Heidgerken's show has developed quite a following in the "pirate community," getting a nice spread in the latest issue of Pirates magazine and a DJ gig at a pirate party in the virtual role-playing game Second Life. In addition to the radio show, he reviews pirate books, games, movies, rum and pirate clothing on his Web site.
He also interviews and gets station identifications from pirate celebrities like Lauren Maher, who had a small role as Scarlett, a slap-happy harlot, in all three Pirates of the Caribbean movies.
"You're listening to Bilgemunky radio, and I've got a message for all you Jack Sparrow wannabes out there," Maher snarls, followed by a slapping sound. The spot was recorded at a pirate-themed convention.
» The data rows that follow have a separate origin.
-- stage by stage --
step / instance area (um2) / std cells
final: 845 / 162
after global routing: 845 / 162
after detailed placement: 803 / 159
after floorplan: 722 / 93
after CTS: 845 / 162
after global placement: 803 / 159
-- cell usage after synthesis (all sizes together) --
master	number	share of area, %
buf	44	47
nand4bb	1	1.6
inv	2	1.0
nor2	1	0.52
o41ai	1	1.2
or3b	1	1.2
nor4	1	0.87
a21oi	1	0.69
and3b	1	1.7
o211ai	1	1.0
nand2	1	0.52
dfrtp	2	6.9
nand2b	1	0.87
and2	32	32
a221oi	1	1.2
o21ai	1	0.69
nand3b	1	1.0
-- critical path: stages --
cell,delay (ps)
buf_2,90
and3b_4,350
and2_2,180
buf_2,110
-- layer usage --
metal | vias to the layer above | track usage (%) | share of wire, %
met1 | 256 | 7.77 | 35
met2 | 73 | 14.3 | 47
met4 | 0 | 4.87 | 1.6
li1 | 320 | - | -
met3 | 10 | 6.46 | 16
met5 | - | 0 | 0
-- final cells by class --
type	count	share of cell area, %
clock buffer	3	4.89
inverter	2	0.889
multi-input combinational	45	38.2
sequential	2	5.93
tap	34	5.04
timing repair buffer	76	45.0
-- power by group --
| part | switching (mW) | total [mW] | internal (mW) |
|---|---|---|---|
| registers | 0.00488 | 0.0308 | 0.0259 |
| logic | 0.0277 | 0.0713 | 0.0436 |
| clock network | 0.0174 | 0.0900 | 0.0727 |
`src/design/nes_bus_pkg.sv`:
```
// nes bus package
// widths and types for the console memory port and the softcore bus,
// data-select constants and the softcore bridge state encoding

package nes_bus_pkg;

    ////////////////////////////////////////////////////////////////////
    // widths
    ////////////////////////////////////////////////////////////////////
    localparam int mem_addr_w     = 22;   // console memory address
    localparam int rv_addr_w      = 23;   // softcore byte address
    localparam int rv_half_addr_w = 20;   // half-word address on sdram port
    localparam int half_w         = 16;
    localparam int word_w         = 32;
    localparam int strb_w         = word_w / 8;
    localparam int ds_w           = half_w / 8;

    typedef logic [mem_addr_w-1:0] mem_addr_t;
    typedef logic [rv_addr_w-1:0]  rv_addr_t;
    typedef logic [half_w-1:0]     half_t;
    typedef logic [word_w-1:0]     word_t;
    typedef logic [strb_w-1:0]     strb_t;   // byte enables, 0 means read
    typedef logic [ds_w-1:0]       ds_t;     // data selects of one half

    ////////////////////////////////////////////////////////////////////
    // byte enable constants
    ////////////////////////////////////////////////////////////////////
    localparam strb_t strb_none = '0;     // no enables means a read
    localparam ds_t   ds_none   = '0;     // half not written
    localparam ds_t   ds_both   = '1;     // reads take both bytes

    // bridge states
    typedef enum logic [2:0] {
        idle_req0,      // idle, first request goes out here
        wait0_req1,     // wait first ack, then second request
        data0,          // low half on rv_dout
        wait1,          // wait second ack
        data1           // result back to softcore
    } rv_state_t;

endpackage

```
`src/design/nes_console_pkg.sv`:
```
// nes console package
// joypad width, mapper numbers with expansion audio and the
// mapper flag word as the loader hands it over

package nes_console_pkg;

    ////////////////////////////////////////////////////////////////////
    // joypads
    ////////////////////////////////////////////////////////////////////
    localparam int pad_w = 8;              // A B select start up dn lt rt

    typedef logic [pad_w-1:0] pad_t;

    ////////////////////////////////////////////////////////////////////
    // mapper flags
    ////////////////////////////////////////////////////////////////////
    localparam int flags_w     = 64;
    localparam int mapper_id_w = 8;

    // mappers with extra sound hardware on the cart
    localparam logic [mapper_id_w-1:0] mapper_vrc6a = 8'd24;
    localparam logic [mapper_id_w-1:0] mapper_vrc6b = 8'd26;
    localparam logic [mapper_id_w-1:0] mapper_n163  = 8'd19;

    // raw word from the rom parser, or split into fields
    typedef union packed {
        logic [flags_w-1:0] raw;
        struct packed {
            logic [flags_w-mapper_id_w-1:0] upper;      // mirroring, prg/chr sizes etc
            logic [mapper_id_w-1:0]         mapper_id;  // low byte
        } f;
    } mapper_flags_u;

endpackage

```
`src/design/rv_half_if.sv`:
```
// softcore half request interface
// one 16-bit half request from the bridge sequencer to the port packer

`timescale 1ns/1ps

interface rv_half_if import nes_bus_pkg::*; ();

    logic word;         // 1 = upper half
    ds_t  ds;           // data selects for this half
    logic we;           // write access
    logic req;          // toggle request
    logic capture_lo;   // latch low half of read data

    modport seq (
        output word, ds, we, req, capture_lo
    );

    modport port (
        input word, ds, we, req, capture_lo
    );

endinterface

```
`src/design/rv_half_seq.sv`:
```
// softcore bridge sequencer
// splits a 32-bit softcore access into one or two toggle requests
// on the 16-bit sdram port, skipping halves with no byte enables

`timescale 1ns/1ps

module rv_half_seq import nes_bus_pkg::*; (
    input  logic   clk,
    input  logic   sys_resetn,
    input  logic   rv_valid,
    input  strb_t  rv_wstrb,
    input  logic   rv_req_ack,
    output logic   rv_ready,
    rv_half_if.seq half
);

    rv_state_t state;
    logic      valid_r;     // previous valid level
    logic      new_pend;    // edge seen while busy
    logic      req_q;
    logic      word_q;
    ds_t       ds_q;

    logic      new_edge;
    logic      is_write;
    logic      ack_match;
    logic      start;
    ds_t       ds_lo;
    ds_t       ds_hi;

    assign new_edge  = rv_valid & ~valid_r;
    assign is_write  = rv_wstrb != strb_none;   // wstrb stable until ready
    assign ack_match = req_q == rv_req_ack;     // toggle handshake done
    assign start     = new_pend | new_edge;
    assign ds_lo     = rv_wstrb[1:0];
    assign ds_hi     = rv_wstrb[3:2];

    assign half.word       = word_q;
    assign half.ds         = ds_q;
    assign half.we         = is_write;
    assign half.req        = req_q;
    assign half.capture_lo = state == data0;    // cycle after first match

    ////////////////////////////////////////////////////////////////////
    // request sequencing
    ////////////////////////////////////////////////////////////////////
    always_ff @(posedge clk) begin
        if (!sys_resetn) begin
            state    <= idle_req0;
            rv_ready <= 1'b0;
            valid_r  <= 1'b0;
            new_pend <= 1'b0;
            req_q    <= 1'b0;
            word_q   <= 1'b0;
            ds_q     <= ds_both;
        end else begin
            rv_ready <= 1'b0;       // one cycle pulse
            valid_r  <= rv_valid;
            if (new_edge)
                new_pend <= 1'b1;   // remembered until idle

            case (state)
                idle_req0: if (start) begin
                    new_pend <= 1'b0;
                    req_q    <= ~req_q;
                    if (is_write && ds_lo == ds_none) begin
                        // upper half only
                        word_q <= 1'b1;
                        ds_q   <= ds_hi;
                        state  <= wait1;
                    end else begin
                        word_q <= 1'b0;
                        ds_q   <= is_write ? ds_lo : ds_both;
                        state  <= wait0_req1;
                    end
                end

                wait0_req1: if (ack_match) begin
                    if (!is_write) begin
                        req_q  <= ~req_q;       // upper half read
                        word_q <= 1'b1;
                        ds_q   <= ds_both;
                        state  <= data0;
                    end else if (ds_hi == ds_none) begin
                        rv_ready <= 1'b1;       // lower only, done
                        state    <= idle_req0;
                    end else begin
                        req_q  <= ~req_q;
                        word_q <= 1'b1;
                        ds_q   <= ds_hi;
                        state  <= wait1;
                    end
                end

                data0: state <= wait1;          // port packer grabs low half

                wait1: if (ack_match) begin
                    if (is_write) begin
                        rv_ready <= 1'b1;
                        state    <= idle_req0;
                    end else begin
                        state <= data1;         // upper half valid next
                    end
                end

                data1: begin
                    rv_ready <= 1'b1;
                    state    <= idle_req0;
                end

                default: state <= idle_req0;
            endcase
        end
    end

endmodule

```
`src/design/rv_half_port.sv`:
```
// softcore bridge port packer
// builds the half address and write data for the sdram port and
// puts the two read halves back together

`timescale 1ns/1ps

module rv_half_port import nes_bus_pkg::*; (
    input  logic                      clk,
    input  rv_addr_t                  rv_addr,
    input  word_t                     rv_wdata,
    input  half_t                     rv_dout,
    rv_half_if.port                   half,
    output logic [rv_half_addr_w-1:0] sdram_rv_addr,
    output half_t                     sdram_rv_din,
    output ds_t                       sdram_rv_ds,
    output logic                      sdram_rv_we,
    output logic                      sdram_rv_req,
    output word_t                     rv_rdata
);

    half_t dout_lo;     // low half of a read

    ////////////////////////////////////////////////////////////////////
    // request side
    ////////////////////////////////////////////////////////////////////

    // word address from the byte address, half select at bit 0
    assign sdram_rv_addr = {rv_addr[rv_half_addr_w:2], half.word};

    always_comb begin
        if (half.word)
            sdram_rv_din = rv_wdata[word_w-1:half_w];
        else
            sdram_rv_din = rv_wdata[half_w-1:0];
    end

    assign sdram_rv_ds  = half.ds;
    assign sdram_rv_we  = half.we;
    assign sdram_rv_req = half.req;

    ////////////////////////////////////////////////////////////////////
    // read side
    ////////////////////////////////////////////////////////////////////
    always_ff @(posedge clk) begin
        if (half.capture_lo)
            dout_lo <= rv_dout;
    end

    // upper half still live on rv_dout when ready pulses
    assign rv_rdata = {rv_dout, dout_lo};

endmodule

```
`src/design/cart_load_ctrl.sv`:
```
// cartridge load controller
// stretches loader writes and lets them take over the cpu memory port,
// latches mapper flags, and sequences console reset and clkref

`timescale 1ns/1ps

module cart_load_ctrl import nes_bus_pkg::*, nes_console_pkg::*; (
    input  logic          clk,
    input  logic          sys_resetn,
    input  logic          loading,
    input  logic          loader_write,
    input  mem_addr_t     loader_addr,
    input  logic [7:0]    loader_data,
    input  logic          loader_done,
    input  mapper_flags_u loader_flags,
    input  mem_addr_t     cpu_addr,
    input  logic          cpu_read,
    input  logic          cpu_write,
    input  logic [7:0]    cpu_dout,
    output mem_addr_t     mem_addr,
    output logic          mem_we,
    output logic [7:0]    mem_din,
    output logic          mem_oe,
    output mapper_flags_u mapper_flags,
    output logic          ext_audio,
    output logic          reset_nes,
    output logic          clkref,
    output logic          loader_reset
);

    logic       loading_r;
    logic       write_r;        // loader write one cycle back
    logic       write_mem;      // two cycle write
    mem_addr_t  addr_mem;
    logic [7:0] data_mem;

    ////////////////////////////////////////////////////////////////////
    // loader write path
    ////////////////////////////////////////////////////////////////////
    always_ff @(posedge clk) begin
        if (!sys_resetn) begin
            write_r      <= 1'b0;
            write_mem    <= 1'b0;
            mapper_flags <= '0;
        end else begin
            write_r   <= loader_write;
            write_mem <= loader_write | write_r;    // stretch to 2
            if (loader_done)
                mapper_flags <= loader_flags;
        end
    end

    always_ff @(posedge clk) begin
        if (loader_write) begin
            addr_mem <= loader_addr;
            data_mem <= loader_data;
        end
    end

    // loader owns the cpu port while loading
    assign mem_addr = loading ? addr_mem : cpu_addr;
    assign mem_din  = loading ? data_mem : cpu_dout;
    assign mem_oe   = ~loading & cpu_read;      // no cpu reads mid load
    assign mem_we   = write_mem | cpu_write;

    // vrc6 and namco 163 carts
    assign ext_audio = (mapper_flags.f.mapper_id == mapper_vrc6a) |
                       (mapper_flags.f.mapper_id == mapper_vrc6b) |
                       (mapper_flags.f.mapper_id == mapper_n163);

    ////////////////////////////////////////////////////////////////////
    // console reset and reference clock
    ////////////////////////////////////////////////////////////////////
    assign loader_reset = loading & ~loading_r;     // rising edge of loading

    always_ff @(posedge clk) begin
        if (!sys_resetn) begin
            loading_r <= 1'b0;
            reset_nes <= 1'b1;
            clkref    <= 1'b0;
        end else begin
            loading_r <= loading;
            clkref    <= ~clkref;
            if (~loading & loading_r) begin
                reset_nes <= 1'b0;      // load finished, start console
                clkref    <= 1'b1;      // realign phase
            end else if (loading & ~loading_r) begin
                reset_nes <= 1'b1;
            end
        end
    end

endmodule

```
`src/design/joypad_serial.sv`:
```
// joypad serialiser
// parallel load of the buttons on strobe, then one bit out per
// falling edge of the pad clock, ones after the last button

`timescale 1ns/1ps

module joypad_serial import nes_console_pkg::*; (
    input  logic clk,
    input  logic strobe,
    input  logic pad_clk,
    input  pad_t buttons,
    output logic data
);

    pad_t bits;         // shift register, bit 0 goes out
    logic pad_clk_r;    // previous pad clock
    logic pad_fall;

    assign pad_fall = ~pad_clk & pad_clk_r;

    always_ff @(posedge clk) begin
        pad_clk_r <= pad_clk;
        if (strobe)
            bits <= buttons;    // A first
        if (pad_fall)
            bits <= {1'b1, bits[pad_w-1:1]};    // open bus reads as 1
    end

    assign data = bits[0];

endmodule

```
`src/design/nes_glue_top.sv`:
```
// nes glue top level
// softcore to sdram bridge, cart load path, console reset and
// joypad serialisers on flat ports

`timescale 1ns/1ps

module nes_glue_top import nes_bus_pkg::*, nes_console_pkg::*; (
    input  logic                      clk,
    input  logic                      sys_resetn,
    // softcore bus
    input  logic                      rv_valid,
    output logic                      rv_ready,
    input  rv_addr_t                  rv_addr,
    input  word_t                     rv_wdata,
    input  strb_t                     rv_wstrb,
    output word_t                     rv_rdata,
    // sdram softcore port
    output logic [rv_half_addr_w-1:0] sdram_rv_addr,
    output half_t                     sdram_rv_din,
    output ds_t                       sdram_rv_ds,
    output logic                      sdram_rv_we,
    output logic                      sdram_rv_req,
    input  logic                      rv_req_ack,
    input  half_t                     rv_dout,
    // loader
    input  logic                      loading,
    input  logic                      loader_write,
    input  mem_addr_t                 loader_addr,
    input  logic [7:0]                loader_data,
    input  logic                      loader_done,
    input  logic [flags_w-1:0]        loader_flags,
    output logic                      loader_reset,
    // cpu memory port
    input  mem_addr_t                 cpu_addr,
    input  logic                      cpu_read,
    input  logic                      cpu_write,
    input  logic [7:0]                cpu_dout,
    output mem_addr_t                 mem_addr,
    output logic                      mem_we,
    output logic [7:0]                mem_din,
    output logic                      mem_oe,
    // console control
    output logic [flags_w-1:0]        mapper_flags,
    output logic                      ext_audio,
    output logic                      reset_nes,
    output logic                      clkref,
    // joypads
    input  logic                      joypad_strobe,
    input  logic [1:0]                joypad_clock,
    input  pad_t                      joy1_btns,
    input  pad_t                      joy2_btns,
    output logic                      joypad1_data,
    output logic                      joypad2_data
);

    ////////////////////////////////////////////////////////////////////
    // softcore bridge
    ////////////////////////////////////////////////////////////////////
    rv_half_if half_if ();

    rv_half_seq seq_i (
        .clk(clk), .sys_resetn(sys_resetn), .rv_valid(rv_valid),
        .rv_wstrb(rv_wstrb), .rv_req_ack(rv_req_ack), .rv_ready(rv_ready),
        .half(half_if)
    );

    rv_half_port port_i (
        .clk(clk), .rv_addr(rv_addr), .rv_wdata(rv_wdata), .rv_dout(rv_dout),
        .half(half_if), .sdram_rv_addr(sdram_rv_addr), .sdram_rv_din(sdram_rv_din),
        .sdram_rv_ds(sdram_rv_ds), .sdram_rv_we(sdram_rv_we),
        .sdram_rv_req(sdram_rv_req), .rv_rdata(rv_rdata)
    );

    ////////////////////////////////////////////////////////////////////
    // cart load and console control
    ////////////////////////////////////////////////////////////////////
    cart_load_ctrl cart_i (
        .clk(clk), .sys_resetn(sys_resetn), .loading(loading),
        .loader_write(loader_write), .loader_addr(loader_addr),
        .loader_data(loader_data), .loader_done(loader_done),
        .loader_flags(loader_flags), .cpu_addr(cpu_addr), .cpu_read(cpu_read),
        .cpu_write(cpu_write), .cpu_dout(cpu_dout), .mem_addr(mem_addr),
        .mem_we(mem_we), .mem_din(mem_din), .mem_oe(mem_oe),
        .mapper_flags(mapper_flags), .ext_audio(ext_audio),
        .reset_nes(reset_nes), .clkref(clkref), .loader_reset(loader_reset)
    );

    // one serialiser per controller port
    joypad_serial joy1_i (
        .clk(clk), .strobe(joypad_strobe), .pad_clk(joypad_clock[0]),
        .buttons(joy1_btns), .data(joypad1_data)
    );

    joypad_serial joy2_i (
        .clk(clk), .strobe(joypad_strobe), .pad_clk(joypad_clock[1]),
        .buttons(joy2_btns), .data(joypad2_data)
    );

endmodule

```
`config.mk`:
```
export PLATFORM = sky130hd
export DESIGN_NAME = nes_glue_top
export DESIGN_NICKNAME = d
export VERILOG_FILES = /design/src/design/nes_bus_pkg.sv /design/src/design/nes_console_pkg.sv /design/src/design/rv_half_if.sv /design/src/design/rv_half_seq.sv /design/src/design/rv_half_port.sv /design/src/design/cart_load_ctrl.sv /design/src/design/joypad_serial.sv /design/src/design/nes_glue_top.sv
export SDC_FILE = /design/constraint.sdc
export NUM_CORES = 1
export LEC_CHECK = 0
export BUFFER_PORTS_ARGS = -buffer_cell sky130_fd_sc_hd__buf_4
export CORE_AREA = 2 2 158 160
export DETAILED_ROUTE_END_ITERATION = 8
export DIE_AREA = 0 0 160 162
export GPL_TIMING_DRIVEN = 0
export PLACE_DENSITY_LB_ADDON = 0.25
export SYNTH_ARGS = -nofsm -noshare
export SYNTH_HDL_FRONTEND = slang
export SYNTH_SLANG_ARGS = --single-unit
```
`constraint.sdc`:
```
create_clock -name clk -period 2.65 [get_ports clk]
set_input_delay 0.265 -clock clk [delete_from_list [all_inputs] [get_ports clk]]
set_output_delay 0.265 -clock clk [all_outputs]
set_load 0.1 [all_outputs]
```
Pirate bands are scarce locally; Heidgerken says he is only familiar with two. Bounding Main has members in Racine and Chicago and specializes in sea shanties, and The Great Lakes Renegade, of Milwaukee, is a pirate-themed one-man band.
Heidgerken has no shortage of pirate-related material, with more than 1,200 tracks cataloged. He has even more for his "Bilgemunky after dark" specials, which feature dirty pirate songs for a more adult audience.
So what is it about pirates that has captured the public's imagination for so many years?
"I think people don't always need things to be washed and polished to find them attractive," Heidgerken explains. "We've had pirates in pop-culture since this country began. Pirates captured attention in newspapers, then movies, cartoons and Cap'n Crunch."
Bilgemunky Radio broadcasts live every Monday at 8 p.m. at bilgemunky.com/radio.